«Ciò che bisogna opporre alla deriva distruttiva del business non è la ‘gratuità’, e neppure un’‘etica degli affari’ o un’‘economia del dono’, ma l’‘economia’, semplicemente l’economia, anche se deve essere un’economia all’altezza del suo stesso nome. Quest’ultima, per essere tale, è come obbligata a rispondere a un doppio imperativo: essa deve misurare e calcolare (non può mai procedere a caso: necessita di una ratio), ma al tempo stesso deve anche riconoscere che il suo calcolo (la sua ratio) è destinato per delle ragioni essenziali a misurarsi con l’incalcolabile ». Uno stimolante saggio filosofico che, partendo da un’analisi approfondita delle radici antropologiche dell’abitare umano, arriva a denunciare la perversione di molta «finanza creativa» e l’ingenuità delle diverse «etiche degli affari».
Biografia dell'autore
Silvano Petrosino insegna Teorie della comunicazione e Filosofia morale all’Università Cattolica di Milano e Piacenza. Tra le sue ultime opere ricordiamo: La scena umana. Grazie a Derrida e Lévinas (2010); Visione e desiderio. Sull’essenza dell’invidia (2a ed. 2010); Capovolgimenti.
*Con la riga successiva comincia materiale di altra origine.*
`src/logic/rv_pkg.sv`:
```
package rv_pkg;

	localparam int XLEN        = 64;             // Register and data width
	localparam int ADDR_W      = 32;             // AXI4-Lite address width
	localparam int BUS_TIMEOUT = 64;             // Max wait cycles per transaction

	localparam logic [XLEN-1:0] RESET_PC = '0;   // First fetch address

	// Multi-cycle sequencer states
	typedef enum logic [2:0] {
		FETCH_ADDR,
		FETCH_DATA,
		EXECUTE,
		MEM_ADDR,
		MEM_DATA,
		HALT
	} seq_state_e;

	// RV64I major opcodes, instr[6:0]
	typedef enum logic [6:0] {
		OP_IMM = 7'b0010011,
		OP     = 7'b0110011,
		LUI    = 7'b0110111,
		AUIPC  = 7'b0010111,
		LOAD   = 7'b0000011,
		STORE  = 7'b0100011,
		BRANCH = 7'b1100011,
		JAL    = 7'b1101111,
		JALR   = 7'b1100111,
		SYSTEM = 7'b1110011
	} opcode_e;

	// ALU operations
	typedef enum logic [2:0] {
		ADD,
		SUB,
		AND,
		OR,
		XOR,
		SLT,     // Signed compare
		PASS_B   // Forward operand b, used by lui
	} alu_op_e;

	// Register write-back source
	typedef enum logic [1:0] {
		ALU,
		MEM,
		PC_PLUS4
	} wb_sel_e;

endpackage

```
`src/logic/exec_sequencer.sv`:
```
`timescale 1ns/1ps

module exec_sequencer import rv_pkg::*; (
	input  logic              clk,
	input  logic              rst,
	output logic [ADDR_W-1:0] awaddr,
	output logic              awvalid,
	input  logic              awready,
	output logic [XLEN-1:0]   wdata,
	output logic [XLEN/8-1:0] wstrb,
	output logic              wvalid,
	input  logic              wready,
	input  logic [1:0]        bresp,
	input  logic              bvalid,
	output logic              bready,
	output logic [ADDR_W-1:0] araddr,
	output logic              arvalid,
	input  logic              arready,
	input  logic [XLEN-1:0]   rdata,
	input  logic [1:0]        rresp,
	input  logic              rvalid,
	output logic              rready,
	input  logic              src_a_pc,
	input  logic              src_b_imm,
	input  wb_sel_e           wb_sel,
	input  logic              reg_write,
	input  logic              mem_read,
	input  logic              mem_write,
	input  logic              branch,
	input  logic              branch_ne,
	input  logic              jump,
	input  logic              jump_reg,
	input  logic              halt_req,
	input  logic              illegal,
	input  logic [XLEN-1:0]   imm,
	input  logic [XLEN-1:0]   rs1_data,
	input  logic [XLEN-1:0]   rs2_data,
	input  logic [XLEN-1:0]   alu_result,
	input  logic              alu_zero,
	input  logic              timeout,
	output logic [31:0]       instr,
	output logic [XLEN-1:0]   alu_a,
	output logic [XLEN-1:0]   alu_b,
	output logic              rd_write,
	output logic [XLEN-1:0]   rd_data,
	output logic              busy,
	output logic              done,
	output logic              halted,
	output logic              illegal_inst,
	output logic              bus_error
);

	seq_state_e      state;
	logic [XLEN-1:0] pc;
	logic [XLEN-1:0] load_data;
	logic [XLEN-1:0] pc_plus4, next_pc;
	logic            aw_done, w_done;   // Store channel already transferred
	logic            aw_fin, w_fin;
	logic            taken;
	opcode_e         opcode;

	assign opcode   = opcode_e'(instr[6:0]);
	assign pc_plus4 = pc + XLEN'(4);
	assign taken    = branch && (alu_zero ^ branch_ne);

	always_comb begin
		if (jump_reg)
			next_pc = {alu_result[XLEN-1:1], 1'b0}; // jalr clears bit 0
		else if (jump || taken)
			next_pc = pc + imm;
		else
			next_pc = pc_plus4;
	end

	assign alu_a = src_a_pc ? pc : rs1_data;
	assign alu_b = src_b_imm ? imm : rs2_data;

	always_comb begin
		case (wb_sel)
			MEM:      rd_data = load_data;
			PC_PLUS4: rd_data = pc_plus4;
			default:  rd_data = alu_result;
		endcase
	end

	// Loads write back from the data register while the next fetch starts
	assign rd_write = (state == EXECUTE && reg_write && !mem_read) ||
	                  (state == FETCH_ADDR && opcode == LOAD && reg_write);

	assign arvalid = (state == FETCH_ADDR) || (state == MEM_ADDR && mem_read);
	assign araddr  = (state == FETCH_ADDR) ? {pc[ADDR_W-1:3], 3'b000} : alu_result[ADDR_W-1:0];
	assign rready  = (state == FETCH_DATA) || (state == MEM_DATA);
	assign awvalid = (state == MEM_ADDR) && mem_write && !aw_done;
	assign wvalid  = (state == MEM_ADDR) && mem_write && !w_done;
	assign awaddr  = alu_result[ADDR_W-1:0];
	assign wdata   = rs2_data;
	assign wstrb   = '1;
	assign bready  = (state == MEM_DATA) && mem_write;

	assign aw_fin = aw_done || (awvalid && awready);
	assign w_fin  = w_done || (wvalid && wready);

	assign busy   = state inside {FETCH_ADDR, FETCH_DATA, MEM_ADDR, MEM_DATA};
	assign done   = (rvalid && rready) || (bvalid && bready);
	assign halted = (state == HALT);

	always_ff @(posedge clk) begin
		if (rst) begin
			state        <= FETCH_ADDR;
			pc           <= RESET_PC;
			instr        <= '0;
			aw_done      <= 1'b0;
			w_done       <= 1'b0;
			illegal_inst <= 1'b0;
			bus_error    <= 1'b0;
		end else if (busy && timeout) begin
			state     <= HALT;
			bus_error <= 1'b1;
		end else begin
			case (state)
				FETCH_ADDR: if (arready) state <= FETCH_DATA;
				FETCH_DATA: if (rvalid) begin
					if (rresp != 2'b00) begin
						state     <= HALT;
						bus_error <= 1'b1;
					end else begin
						instr <= pc[2] ? rdata[63:32] : rdata[31:0]; // Pick half word
						state <= EXECUTE;
					end
				end
				EXECUTE: begin
					if (halt_req || illegal) begin
						state        <= HALT;
						illegal_inst <= illegal;
					end else begin
						pc    <= next_pc;
						state <= (mem_read || mem_write) ? MEM_ADDR : FETCH_ADDR;
					end
				end
				MEM_ADDR: begin
					if (mem_write) begin
						if (aw_fin && w_fin) begin
							aw_done <= 1'b0;
							w_done  <= 1'b0;
							state   <= MEM_DATA;
						end else begin
							aw_done <= aw_fin;
							w_done  <= w_fin;
						end
					end else if (arready) begin
						state <= MEM_DATA;
					end
				end
				MEM_DATA: begin
					if (mem_write ? bvalid : rvalid) begin
						if ((mem_write ? bresp : rresp) != 2'b00) begin
							state     <= HALT;
							bus_error <= 1'b1;
						end else begin
							state <= FETCH_ADDR;
						end
					end
				end
				default: state <= HALT; // Stay stopped until reset
			endcase
		end
	end

	always_ff @(posedge clk) begin
		if (state == MEM_DATA && rvalid && !mem_write)
			load_data <= rdata;
	end

endmodule

```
La casa non è una tana, l’economia non è il business (2a ed. 2011); L’esperienza della parola (Vita e Pensiero, 2a ed. 2011); Lo stare degli uomini. Sul senso dell’abitare e sul suo dramma (con E. Garlaschelli, 2012); Lo stupore (2a ed. 2012); Soggettività e denaro. Logica di un inganno (Milano 2012); Ripensare il quotidiano (Vita e Pensiero, 2012).